● ACTIVITY
After reading the data below, copy out every line that contains the word "full".
*** Opening of SOURCE MATERIAL ***
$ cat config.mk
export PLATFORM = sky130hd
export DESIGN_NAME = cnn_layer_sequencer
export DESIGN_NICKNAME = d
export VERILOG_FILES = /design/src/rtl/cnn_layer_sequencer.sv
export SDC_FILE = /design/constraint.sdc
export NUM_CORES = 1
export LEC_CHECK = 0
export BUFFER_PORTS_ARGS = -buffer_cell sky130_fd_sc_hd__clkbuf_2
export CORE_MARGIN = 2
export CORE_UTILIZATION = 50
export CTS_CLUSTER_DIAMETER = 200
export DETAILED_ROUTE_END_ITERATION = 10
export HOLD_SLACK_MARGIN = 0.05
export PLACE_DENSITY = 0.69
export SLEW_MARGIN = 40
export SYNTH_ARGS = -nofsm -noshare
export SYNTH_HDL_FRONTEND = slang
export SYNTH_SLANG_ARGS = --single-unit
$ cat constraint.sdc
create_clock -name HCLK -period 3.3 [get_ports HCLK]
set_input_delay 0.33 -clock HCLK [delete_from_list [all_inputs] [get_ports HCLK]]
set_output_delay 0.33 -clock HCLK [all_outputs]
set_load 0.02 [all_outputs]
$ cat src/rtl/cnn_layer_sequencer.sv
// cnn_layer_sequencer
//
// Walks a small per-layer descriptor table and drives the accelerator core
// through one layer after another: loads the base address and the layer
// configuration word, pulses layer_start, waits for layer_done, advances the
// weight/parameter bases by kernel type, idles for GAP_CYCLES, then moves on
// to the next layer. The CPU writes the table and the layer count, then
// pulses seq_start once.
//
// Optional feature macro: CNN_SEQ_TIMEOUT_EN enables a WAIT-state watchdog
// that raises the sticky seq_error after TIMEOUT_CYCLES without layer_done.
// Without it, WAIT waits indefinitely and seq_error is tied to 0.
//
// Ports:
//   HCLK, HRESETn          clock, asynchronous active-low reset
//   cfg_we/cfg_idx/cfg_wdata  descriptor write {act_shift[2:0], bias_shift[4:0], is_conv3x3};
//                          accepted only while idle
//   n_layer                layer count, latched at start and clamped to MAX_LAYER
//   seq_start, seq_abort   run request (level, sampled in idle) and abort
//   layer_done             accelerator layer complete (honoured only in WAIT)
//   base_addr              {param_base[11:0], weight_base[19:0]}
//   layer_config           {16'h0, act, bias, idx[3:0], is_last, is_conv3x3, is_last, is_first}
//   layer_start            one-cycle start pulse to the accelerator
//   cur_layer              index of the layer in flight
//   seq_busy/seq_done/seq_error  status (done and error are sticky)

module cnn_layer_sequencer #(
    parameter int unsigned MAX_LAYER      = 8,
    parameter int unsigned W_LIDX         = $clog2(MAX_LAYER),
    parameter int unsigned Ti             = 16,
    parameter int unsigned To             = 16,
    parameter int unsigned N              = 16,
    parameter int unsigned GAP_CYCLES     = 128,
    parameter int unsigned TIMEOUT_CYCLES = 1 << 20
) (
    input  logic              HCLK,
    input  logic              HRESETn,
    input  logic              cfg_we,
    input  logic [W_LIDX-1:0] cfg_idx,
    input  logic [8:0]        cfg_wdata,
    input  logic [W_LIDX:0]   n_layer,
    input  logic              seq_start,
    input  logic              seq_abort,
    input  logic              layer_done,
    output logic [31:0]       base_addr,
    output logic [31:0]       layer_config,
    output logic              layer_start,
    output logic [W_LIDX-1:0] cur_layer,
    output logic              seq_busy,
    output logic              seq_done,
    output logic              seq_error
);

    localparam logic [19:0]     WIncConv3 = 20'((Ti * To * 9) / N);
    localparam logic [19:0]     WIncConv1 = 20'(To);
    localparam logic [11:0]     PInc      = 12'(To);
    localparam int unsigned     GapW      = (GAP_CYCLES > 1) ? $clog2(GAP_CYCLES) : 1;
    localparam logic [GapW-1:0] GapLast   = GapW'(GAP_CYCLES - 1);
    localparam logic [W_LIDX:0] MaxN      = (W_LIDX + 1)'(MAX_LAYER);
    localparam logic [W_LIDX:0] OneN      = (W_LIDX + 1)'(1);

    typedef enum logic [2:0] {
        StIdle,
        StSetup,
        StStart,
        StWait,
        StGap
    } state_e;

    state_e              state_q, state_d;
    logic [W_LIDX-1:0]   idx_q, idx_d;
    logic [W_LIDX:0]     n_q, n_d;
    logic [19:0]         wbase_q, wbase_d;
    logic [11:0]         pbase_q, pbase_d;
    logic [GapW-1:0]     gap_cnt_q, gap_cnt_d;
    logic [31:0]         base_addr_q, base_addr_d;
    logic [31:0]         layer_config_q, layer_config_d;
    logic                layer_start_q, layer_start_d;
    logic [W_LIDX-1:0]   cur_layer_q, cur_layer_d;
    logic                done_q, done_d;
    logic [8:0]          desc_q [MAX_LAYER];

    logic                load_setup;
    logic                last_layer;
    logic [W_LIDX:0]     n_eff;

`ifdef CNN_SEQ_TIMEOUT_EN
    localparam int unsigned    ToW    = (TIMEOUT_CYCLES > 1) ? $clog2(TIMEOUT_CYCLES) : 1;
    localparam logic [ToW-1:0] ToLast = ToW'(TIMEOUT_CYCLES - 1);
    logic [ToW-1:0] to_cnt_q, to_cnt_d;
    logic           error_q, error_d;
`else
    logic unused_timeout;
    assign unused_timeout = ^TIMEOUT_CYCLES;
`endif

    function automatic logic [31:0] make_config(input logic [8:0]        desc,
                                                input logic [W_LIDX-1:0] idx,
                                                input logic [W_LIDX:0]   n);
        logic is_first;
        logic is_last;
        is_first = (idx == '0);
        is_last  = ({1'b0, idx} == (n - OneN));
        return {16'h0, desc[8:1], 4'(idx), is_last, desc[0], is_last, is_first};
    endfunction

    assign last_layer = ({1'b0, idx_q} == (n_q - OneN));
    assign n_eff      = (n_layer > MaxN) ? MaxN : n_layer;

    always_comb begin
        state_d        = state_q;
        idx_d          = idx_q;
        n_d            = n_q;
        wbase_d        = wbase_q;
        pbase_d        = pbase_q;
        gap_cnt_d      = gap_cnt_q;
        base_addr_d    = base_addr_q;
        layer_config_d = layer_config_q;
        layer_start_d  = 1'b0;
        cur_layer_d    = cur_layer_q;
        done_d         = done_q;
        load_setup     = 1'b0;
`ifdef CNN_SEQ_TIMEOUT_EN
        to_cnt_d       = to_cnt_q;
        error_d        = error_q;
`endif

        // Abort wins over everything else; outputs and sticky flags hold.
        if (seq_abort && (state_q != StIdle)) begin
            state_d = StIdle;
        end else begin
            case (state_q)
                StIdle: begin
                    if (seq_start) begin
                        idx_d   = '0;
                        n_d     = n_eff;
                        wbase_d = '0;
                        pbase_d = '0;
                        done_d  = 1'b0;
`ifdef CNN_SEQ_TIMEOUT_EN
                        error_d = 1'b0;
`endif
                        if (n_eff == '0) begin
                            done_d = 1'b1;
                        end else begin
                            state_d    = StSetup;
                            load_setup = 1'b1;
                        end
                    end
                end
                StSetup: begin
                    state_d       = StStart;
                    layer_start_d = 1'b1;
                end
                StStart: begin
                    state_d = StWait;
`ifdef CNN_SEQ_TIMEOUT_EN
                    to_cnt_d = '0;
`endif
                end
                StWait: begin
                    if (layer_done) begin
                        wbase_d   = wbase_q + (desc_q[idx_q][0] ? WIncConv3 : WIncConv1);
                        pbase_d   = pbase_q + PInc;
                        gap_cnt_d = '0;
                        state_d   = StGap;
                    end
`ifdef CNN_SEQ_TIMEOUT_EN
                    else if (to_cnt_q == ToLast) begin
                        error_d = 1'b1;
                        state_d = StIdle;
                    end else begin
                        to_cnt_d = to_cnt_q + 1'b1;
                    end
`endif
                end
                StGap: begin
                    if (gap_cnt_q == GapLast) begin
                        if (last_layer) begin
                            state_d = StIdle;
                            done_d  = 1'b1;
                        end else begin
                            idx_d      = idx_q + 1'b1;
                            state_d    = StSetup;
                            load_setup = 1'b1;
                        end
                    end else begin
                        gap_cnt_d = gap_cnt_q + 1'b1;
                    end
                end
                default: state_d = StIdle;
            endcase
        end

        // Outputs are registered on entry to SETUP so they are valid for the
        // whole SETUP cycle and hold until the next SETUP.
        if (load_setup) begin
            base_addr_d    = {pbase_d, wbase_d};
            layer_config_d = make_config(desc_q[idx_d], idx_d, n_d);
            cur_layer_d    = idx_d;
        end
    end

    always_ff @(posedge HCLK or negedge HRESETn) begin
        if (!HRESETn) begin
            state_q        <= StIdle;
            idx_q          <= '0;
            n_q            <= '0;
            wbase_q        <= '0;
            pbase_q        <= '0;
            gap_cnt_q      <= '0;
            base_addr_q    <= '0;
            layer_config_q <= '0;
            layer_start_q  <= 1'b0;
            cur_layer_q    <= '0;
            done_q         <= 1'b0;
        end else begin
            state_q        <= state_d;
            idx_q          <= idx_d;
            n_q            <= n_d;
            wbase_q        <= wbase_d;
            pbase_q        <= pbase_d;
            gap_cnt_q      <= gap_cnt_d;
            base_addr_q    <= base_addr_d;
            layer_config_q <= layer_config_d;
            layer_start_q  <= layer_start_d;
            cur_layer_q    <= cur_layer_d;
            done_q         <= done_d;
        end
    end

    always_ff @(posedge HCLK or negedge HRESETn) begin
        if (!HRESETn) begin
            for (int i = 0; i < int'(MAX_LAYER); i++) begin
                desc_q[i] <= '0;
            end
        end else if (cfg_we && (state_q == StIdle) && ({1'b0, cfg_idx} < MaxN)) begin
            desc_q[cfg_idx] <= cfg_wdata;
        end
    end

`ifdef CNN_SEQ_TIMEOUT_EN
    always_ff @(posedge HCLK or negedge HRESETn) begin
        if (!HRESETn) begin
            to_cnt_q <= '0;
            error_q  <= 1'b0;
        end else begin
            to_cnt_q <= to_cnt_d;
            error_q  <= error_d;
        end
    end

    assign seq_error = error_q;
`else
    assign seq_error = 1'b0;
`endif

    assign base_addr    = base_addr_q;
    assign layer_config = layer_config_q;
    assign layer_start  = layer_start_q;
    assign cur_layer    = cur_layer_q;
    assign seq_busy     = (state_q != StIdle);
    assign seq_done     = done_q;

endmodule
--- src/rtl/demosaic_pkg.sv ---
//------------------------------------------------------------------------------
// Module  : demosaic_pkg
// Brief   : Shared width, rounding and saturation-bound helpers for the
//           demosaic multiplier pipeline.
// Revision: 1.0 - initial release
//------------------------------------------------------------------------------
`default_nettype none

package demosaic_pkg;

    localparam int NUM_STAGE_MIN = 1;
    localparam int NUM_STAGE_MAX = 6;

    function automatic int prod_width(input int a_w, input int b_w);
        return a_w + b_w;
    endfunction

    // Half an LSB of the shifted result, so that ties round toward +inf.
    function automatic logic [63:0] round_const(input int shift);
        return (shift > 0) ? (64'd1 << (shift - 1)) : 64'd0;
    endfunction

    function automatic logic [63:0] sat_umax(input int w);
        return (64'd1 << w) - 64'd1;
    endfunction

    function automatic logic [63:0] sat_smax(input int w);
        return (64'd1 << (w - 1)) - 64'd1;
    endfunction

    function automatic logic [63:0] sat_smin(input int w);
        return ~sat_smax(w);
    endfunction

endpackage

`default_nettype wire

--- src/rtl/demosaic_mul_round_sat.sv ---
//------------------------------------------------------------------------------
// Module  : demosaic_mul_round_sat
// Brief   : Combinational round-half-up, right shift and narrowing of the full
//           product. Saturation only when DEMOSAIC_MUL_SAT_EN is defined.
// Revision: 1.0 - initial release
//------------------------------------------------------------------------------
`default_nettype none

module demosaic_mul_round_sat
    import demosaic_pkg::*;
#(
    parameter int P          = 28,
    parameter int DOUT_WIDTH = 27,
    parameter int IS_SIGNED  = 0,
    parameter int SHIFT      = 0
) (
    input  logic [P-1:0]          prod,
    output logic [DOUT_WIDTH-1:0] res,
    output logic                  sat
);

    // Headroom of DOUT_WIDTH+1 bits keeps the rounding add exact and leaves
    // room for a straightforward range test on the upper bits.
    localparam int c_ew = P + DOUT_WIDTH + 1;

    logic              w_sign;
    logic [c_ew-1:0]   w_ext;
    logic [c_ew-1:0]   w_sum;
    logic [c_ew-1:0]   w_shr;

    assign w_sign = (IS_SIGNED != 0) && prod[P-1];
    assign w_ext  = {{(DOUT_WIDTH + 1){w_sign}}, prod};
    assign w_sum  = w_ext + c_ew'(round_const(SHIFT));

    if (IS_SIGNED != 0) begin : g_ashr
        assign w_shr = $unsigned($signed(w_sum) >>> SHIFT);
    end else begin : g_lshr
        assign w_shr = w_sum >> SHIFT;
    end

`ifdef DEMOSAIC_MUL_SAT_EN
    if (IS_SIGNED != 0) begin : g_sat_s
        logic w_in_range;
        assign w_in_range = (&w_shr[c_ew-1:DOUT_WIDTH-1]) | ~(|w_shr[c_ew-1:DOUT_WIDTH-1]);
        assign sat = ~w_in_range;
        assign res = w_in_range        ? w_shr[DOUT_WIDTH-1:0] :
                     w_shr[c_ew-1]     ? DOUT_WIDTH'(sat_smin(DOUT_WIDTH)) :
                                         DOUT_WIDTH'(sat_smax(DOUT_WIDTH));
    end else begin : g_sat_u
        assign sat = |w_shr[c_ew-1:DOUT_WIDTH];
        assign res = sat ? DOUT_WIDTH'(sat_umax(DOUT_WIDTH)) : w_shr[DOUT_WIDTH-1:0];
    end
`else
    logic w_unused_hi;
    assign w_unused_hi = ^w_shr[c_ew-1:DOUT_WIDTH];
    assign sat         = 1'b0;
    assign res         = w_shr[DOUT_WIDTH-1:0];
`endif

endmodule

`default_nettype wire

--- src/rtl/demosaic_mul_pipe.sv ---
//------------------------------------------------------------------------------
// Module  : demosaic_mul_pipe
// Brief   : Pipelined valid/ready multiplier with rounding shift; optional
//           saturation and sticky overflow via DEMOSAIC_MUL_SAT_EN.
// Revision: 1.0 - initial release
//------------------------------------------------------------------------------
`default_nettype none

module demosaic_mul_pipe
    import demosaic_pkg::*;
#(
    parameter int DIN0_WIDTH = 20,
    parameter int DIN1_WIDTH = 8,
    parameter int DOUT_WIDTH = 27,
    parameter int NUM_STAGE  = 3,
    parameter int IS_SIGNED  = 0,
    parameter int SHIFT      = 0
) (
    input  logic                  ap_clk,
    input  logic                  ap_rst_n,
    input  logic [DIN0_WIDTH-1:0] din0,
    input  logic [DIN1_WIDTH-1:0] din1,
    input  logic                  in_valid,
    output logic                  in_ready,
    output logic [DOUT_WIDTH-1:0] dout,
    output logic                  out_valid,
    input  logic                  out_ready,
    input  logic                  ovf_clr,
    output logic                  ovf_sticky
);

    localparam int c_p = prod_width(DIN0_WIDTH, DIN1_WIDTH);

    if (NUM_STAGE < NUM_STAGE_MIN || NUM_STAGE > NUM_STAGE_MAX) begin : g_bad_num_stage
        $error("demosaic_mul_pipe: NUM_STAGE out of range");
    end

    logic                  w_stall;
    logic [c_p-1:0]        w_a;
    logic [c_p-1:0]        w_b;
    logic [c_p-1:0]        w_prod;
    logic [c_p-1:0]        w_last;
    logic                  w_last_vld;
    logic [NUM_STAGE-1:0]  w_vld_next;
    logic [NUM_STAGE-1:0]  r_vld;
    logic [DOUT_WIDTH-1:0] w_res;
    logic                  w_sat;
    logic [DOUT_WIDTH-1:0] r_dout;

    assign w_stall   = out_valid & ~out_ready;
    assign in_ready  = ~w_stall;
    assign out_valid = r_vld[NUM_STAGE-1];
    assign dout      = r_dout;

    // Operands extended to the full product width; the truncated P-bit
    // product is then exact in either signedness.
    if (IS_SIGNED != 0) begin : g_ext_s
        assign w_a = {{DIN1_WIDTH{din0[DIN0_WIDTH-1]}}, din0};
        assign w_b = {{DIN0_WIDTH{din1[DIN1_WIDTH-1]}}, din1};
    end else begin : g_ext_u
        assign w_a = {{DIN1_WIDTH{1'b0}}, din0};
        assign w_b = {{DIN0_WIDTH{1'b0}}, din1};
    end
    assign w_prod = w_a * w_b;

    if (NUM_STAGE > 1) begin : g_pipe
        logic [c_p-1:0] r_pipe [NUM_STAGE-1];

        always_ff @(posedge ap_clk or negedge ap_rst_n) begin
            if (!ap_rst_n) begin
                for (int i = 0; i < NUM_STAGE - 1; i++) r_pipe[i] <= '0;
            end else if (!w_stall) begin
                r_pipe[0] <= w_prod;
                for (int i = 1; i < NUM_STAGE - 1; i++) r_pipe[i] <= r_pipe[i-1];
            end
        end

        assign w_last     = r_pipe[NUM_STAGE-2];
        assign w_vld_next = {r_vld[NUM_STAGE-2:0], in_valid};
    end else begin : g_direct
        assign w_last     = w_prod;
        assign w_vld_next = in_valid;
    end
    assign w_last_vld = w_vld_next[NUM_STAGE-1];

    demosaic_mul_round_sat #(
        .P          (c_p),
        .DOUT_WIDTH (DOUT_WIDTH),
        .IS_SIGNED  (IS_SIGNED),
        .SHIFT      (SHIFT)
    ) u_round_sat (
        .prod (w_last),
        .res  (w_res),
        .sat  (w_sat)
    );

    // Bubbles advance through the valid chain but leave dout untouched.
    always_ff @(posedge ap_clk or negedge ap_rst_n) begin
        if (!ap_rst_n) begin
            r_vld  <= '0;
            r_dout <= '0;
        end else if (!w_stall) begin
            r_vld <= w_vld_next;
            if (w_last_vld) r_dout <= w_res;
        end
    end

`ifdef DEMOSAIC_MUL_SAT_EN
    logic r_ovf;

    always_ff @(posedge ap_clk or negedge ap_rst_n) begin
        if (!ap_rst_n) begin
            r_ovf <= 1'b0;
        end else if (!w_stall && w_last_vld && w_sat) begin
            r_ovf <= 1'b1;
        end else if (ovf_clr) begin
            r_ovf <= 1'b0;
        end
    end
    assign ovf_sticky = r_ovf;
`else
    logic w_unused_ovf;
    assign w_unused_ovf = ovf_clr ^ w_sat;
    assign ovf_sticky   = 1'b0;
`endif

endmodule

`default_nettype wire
*** Close of SOURCE MATERIAL ***
● TASK SOLUTION
// Brief   : Combinational round-half-up, right shift and narrowing of the full
    // Operands extended to the full product width; the truncated P-bit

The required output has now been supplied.